** MATERIALS PROVIDED follows **
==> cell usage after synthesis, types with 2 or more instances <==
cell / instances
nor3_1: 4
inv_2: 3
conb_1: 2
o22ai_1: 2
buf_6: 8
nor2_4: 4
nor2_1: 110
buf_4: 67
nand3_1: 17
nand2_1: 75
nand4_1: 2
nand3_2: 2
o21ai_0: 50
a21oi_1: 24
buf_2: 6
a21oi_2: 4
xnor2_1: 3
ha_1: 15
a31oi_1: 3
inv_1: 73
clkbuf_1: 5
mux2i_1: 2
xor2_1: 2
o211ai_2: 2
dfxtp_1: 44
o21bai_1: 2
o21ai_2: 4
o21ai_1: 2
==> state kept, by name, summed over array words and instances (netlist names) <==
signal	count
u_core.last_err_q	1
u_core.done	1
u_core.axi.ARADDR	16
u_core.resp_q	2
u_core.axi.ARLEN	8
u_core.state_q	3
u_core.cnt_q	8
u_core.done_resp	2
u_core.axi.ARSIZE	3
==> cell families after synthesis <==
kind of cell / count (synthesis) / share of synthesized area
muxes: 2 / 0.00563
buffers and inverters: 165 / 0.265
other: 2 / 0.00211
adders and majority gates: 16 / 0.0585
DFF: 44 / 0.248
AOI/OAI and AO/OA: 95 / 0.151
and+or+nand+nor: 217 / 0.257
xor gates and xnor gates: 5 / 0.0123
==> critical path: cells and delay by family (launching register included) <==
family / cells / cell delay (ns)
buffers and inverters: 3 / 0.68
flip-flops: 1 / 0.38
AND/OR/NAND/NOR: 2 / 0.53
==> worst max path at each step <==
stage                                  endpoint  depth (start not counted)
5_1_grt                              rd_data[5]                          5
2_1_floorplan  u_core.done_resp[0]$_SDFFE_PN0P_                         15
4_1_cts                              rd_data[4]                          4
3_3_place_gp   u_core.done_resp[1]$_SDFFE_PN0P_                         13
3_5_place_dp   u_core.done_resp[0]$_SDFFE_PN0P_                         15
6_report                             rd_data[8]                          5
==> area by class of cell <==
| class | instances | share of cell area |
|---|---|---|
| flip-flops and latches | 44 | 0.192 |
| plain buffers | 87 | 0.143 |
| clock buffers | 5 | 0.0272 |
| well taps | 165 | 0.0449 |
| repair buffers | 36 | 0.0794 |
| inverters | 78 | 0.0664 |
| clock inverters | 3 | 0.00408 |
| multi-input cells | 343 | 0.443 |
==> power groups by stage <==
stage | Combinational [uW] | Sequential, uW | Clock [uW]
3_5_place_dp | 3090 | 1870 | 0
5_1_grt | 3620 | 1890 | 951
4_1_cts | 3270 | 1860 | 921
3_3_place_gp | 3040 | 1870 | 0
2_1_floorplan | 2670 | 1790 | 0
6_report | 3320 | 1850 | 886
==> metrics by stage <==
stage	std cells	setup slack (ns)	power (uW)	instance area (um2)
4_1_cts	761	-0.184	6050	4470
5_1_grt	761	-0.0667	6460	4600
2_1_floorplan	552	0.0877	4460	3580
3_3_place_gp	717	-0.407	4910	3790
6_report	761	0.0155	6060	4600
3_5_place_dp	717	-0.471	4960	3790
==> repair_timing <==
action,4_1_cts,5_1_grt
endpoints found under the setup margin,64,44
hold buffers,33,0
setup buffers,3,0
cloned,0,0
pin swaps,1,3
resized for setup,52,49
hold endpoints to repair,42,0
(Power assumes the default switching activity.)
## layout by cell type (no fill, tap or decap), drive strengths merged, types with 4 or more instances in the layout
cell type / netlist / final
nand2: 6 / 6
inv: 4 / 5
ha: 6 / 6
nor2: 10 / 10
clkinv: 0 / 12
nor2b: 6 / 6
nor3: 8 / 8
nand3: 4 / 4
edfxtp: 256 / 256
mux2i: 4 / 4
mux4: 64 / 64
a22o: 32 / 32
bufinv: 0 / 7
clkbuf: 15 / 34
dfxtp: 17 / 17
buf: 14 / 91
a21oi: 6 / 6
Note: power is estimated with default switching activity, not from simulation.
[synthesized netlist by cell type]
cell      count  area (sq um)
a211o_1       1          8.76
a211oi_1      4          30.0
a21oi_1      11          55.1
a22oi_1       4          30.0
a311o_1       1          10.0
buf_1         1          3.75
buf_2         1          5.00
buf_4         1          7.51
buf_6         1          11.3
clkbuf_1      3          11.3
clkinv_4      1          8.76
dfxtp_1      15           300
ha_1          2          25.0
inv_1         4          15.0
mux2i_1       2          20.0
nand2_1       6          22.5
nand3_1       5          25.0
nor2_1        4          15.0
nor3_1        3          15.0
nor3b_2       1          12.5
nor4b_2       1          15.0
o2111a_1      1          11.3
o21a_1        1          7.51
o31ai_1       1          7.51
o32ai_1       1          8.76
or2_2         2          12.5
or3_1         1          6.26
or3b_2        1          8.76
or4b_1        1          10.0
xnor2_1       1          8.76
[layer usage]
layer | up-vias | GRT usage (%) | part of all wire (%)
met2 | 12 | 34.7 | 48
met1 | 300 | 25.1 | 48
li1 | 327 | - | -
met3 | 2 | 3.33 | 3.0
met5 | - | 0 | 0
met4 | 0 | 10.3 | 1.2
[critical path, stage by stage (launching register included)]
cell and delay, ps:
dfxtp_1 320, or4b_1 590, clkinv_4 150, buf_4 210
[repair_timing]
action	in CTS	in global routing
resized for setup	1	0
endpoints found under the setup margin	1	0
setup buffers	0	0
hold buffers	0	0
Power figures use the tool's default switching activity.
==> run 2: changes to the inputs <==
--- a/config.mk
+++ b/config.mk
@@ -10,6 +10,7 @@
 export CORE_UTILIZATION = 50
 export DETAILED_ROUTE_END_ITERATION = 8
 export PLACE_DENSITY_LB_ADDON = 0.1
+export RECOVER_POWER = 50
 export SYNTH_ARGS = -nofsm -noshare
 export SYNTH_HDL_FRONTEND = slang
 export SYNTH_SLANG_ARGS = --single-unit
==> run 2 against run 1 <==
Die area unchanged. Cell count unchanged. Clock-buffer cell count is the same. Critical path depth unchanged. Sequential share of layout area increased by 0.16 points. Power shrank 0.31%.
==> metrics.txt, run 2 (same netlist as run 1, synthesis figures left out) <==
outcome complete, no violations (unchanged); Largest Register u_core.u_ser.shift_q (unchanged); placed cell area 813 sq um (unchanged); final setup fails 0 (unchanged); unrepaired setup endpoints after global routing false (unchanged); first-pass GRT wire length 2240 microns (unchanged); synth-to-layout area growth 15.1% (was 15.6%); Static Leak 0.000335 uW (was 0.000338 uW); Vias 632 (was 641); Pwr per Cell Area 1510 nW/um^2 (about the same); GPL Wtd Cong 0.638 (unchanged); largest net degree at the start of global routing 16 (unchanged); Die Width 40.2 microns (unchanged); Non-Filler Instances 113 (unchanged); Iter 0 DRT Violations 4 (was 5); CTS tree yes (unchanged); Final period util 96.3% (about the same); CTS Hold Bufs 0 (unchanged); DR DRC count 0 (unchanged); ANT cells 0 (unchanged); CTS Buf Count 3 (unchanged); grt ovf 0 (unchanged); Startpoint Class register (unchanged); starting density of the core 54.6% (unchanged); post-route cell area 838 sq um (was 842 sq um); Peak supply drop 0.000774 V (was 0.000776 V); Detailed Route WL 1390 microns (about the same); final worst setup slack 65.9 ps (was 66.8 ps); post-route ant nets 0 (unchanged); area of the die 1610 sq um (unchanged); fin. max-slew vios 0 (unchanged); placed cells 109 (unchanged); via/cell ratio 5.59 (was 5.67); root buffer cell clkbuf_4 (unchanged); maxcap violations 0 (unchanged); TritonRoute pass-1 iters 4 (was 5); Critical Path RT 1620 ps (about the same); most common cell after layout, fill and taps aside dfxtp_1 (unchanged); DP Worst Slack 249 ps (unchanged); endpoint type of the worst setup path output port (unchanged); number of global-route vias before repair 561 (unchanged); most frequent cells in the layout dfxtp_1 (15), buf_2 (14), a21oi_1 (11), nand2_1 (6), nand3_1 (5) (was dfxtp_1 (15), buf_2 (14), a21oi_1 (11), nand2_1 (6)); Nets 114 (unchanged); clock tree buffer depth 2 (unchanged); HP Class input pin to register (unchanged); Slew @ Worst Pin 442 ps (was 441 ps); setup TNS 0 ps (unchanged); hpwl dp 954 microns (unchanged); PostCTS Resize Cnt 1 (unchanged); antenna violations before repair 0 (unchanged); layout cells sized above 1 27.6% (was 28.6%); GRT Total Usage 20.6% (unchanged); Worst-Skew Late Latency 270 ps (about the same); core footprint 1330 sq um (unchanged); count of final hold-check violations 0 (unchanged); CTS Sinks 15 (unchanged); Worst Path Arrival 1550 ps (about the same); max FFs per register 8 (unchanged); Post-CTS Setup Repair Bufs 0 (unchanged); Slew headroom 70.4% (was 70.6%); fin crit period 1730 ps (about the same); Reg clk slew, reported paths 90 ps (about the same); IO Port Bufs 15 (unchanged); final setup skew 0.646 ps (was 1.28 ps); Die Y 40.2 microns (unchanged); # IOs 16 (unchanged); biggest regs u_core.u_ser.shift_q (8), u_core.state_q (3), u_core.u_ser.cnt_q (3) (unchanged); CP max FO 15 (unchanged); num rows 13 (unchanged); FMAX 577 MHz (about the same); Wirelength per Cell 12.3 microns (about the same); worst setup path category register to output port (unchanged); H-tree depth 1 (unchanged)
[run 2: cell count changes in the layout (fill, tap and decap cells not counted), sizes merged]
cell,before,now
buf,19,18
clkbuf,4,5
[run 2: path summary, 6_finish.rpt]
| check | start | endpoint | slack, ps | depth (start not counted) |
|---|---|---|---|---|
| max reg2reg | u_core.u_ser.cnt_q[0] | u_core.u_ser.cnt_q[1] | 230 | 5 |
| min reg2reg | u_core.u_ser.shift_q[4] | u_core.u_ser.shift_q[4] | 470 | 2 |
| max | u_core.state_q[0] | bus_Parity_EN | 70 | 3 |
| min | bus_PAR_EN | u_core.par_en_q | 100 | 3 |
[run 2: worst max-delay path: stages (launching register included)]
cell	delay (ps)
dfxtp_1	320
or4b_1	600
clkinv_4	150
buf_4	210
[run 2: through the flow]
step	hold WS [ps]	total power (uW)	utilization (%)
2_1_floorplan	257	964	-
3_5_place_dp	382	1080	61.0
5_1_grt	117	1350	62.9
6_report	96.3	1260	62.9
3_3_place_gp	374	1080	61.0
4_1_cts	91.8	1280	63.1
File: config.mk
export PLATFORM = sky130hd
export DESIGN_NAME = serial_pattern_generator
export DESIGN_NICKNAME = d
export VERILOG_FILES = /design/src/rtl/serial_pattern_generator.sv
export SDC_FILE = /design/constraint.sdc
export NUM_CORES = 1
export LEC_CHECK = 0
export CAP_MARGIN = 20
export CORE_AREA = 8 8 90 60
export CTS_BUF_LIST = sky130_fd_sc_hd__clkbuf_8
export CTS_CLUSTER_SIZE = 8
export DETAILED_ROUTE_END_ITERATION = 10
export DIE_AREA = 0 0 98 68
export PLACE_DENSITY = 0.64
export SYNTH_ARGS = -nofsm -noshare
export SYNTH_HDL_FRONTEND = slang
export SYNTH_SLANG_ARGS = --single-unit
File: constraint.sdc
create_clock -name clk -period 5.8 [get_ports clk]
set_clock_uncertainty 0.2 [all_clocks]
set_input_delay 1.16 -clock clk [delete_from_list [all_inputs] [get_ports clk]]
set_output_delay 1.16 -clock clk [all_outputs]
set_load 0.005 [all_outputs]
** End of MATERIALS PROVIDED **
Using the data above, reproduce exactly the lines between those holding "cell / instances" and "and+or+nand+nor: 217 / 0.257", inclusive, and no others.

YOUR SOLUTION:
cell / instances
nor3_1: 4
inv_2: 3
conb_1: 2
o22ai_1: 2
buf_6: 8
nor2_4: 4
nor2_1: 110
buf_4: 67
nand3_1: 17
nand2_1: 75
nand4_1: 2
nand3_2: 2
o21ai_0: 50
a21oi_1: 24
buf_2: 6
a21oi_2: 4
xnor2_1: 3
ha_1: 15
a31oi_1: 3
inv_1: 73
clkbuf_1: 5
mux2i_1: 2
xor2_1: 2
o211ai_2: 2
dfxtp_1: 44
o21bai_1: 2
o21ai_2: 4
o21ai_1: 2
==> state kept, by name, summed over array words and instances (netlist names) <==
signal	count
u_core.last_err_q	1
u_core.done	1
u_core.axi.ARADDR	16
u_core.resp_q	2
u_core.axi.ARLEN	8
u_core.state_q	3
u_core.cnt_q	8
u_core.done_resp	2
u_core.axi.ARSIZE	3
==> cell families after synthesis <==
kind of cell / count (synthesis) / share of synthesized area
muxes: 2 / 0.00563
buffers and inverters: 165 / 0.265
other: 2 / 0.00211
adders and majority gates: 16 / 0.0585
DFF: 44 / 0.248
AOI/OAI and AO/OA: 95 / 0.151
and+or+nand+nor: 217 / 0.257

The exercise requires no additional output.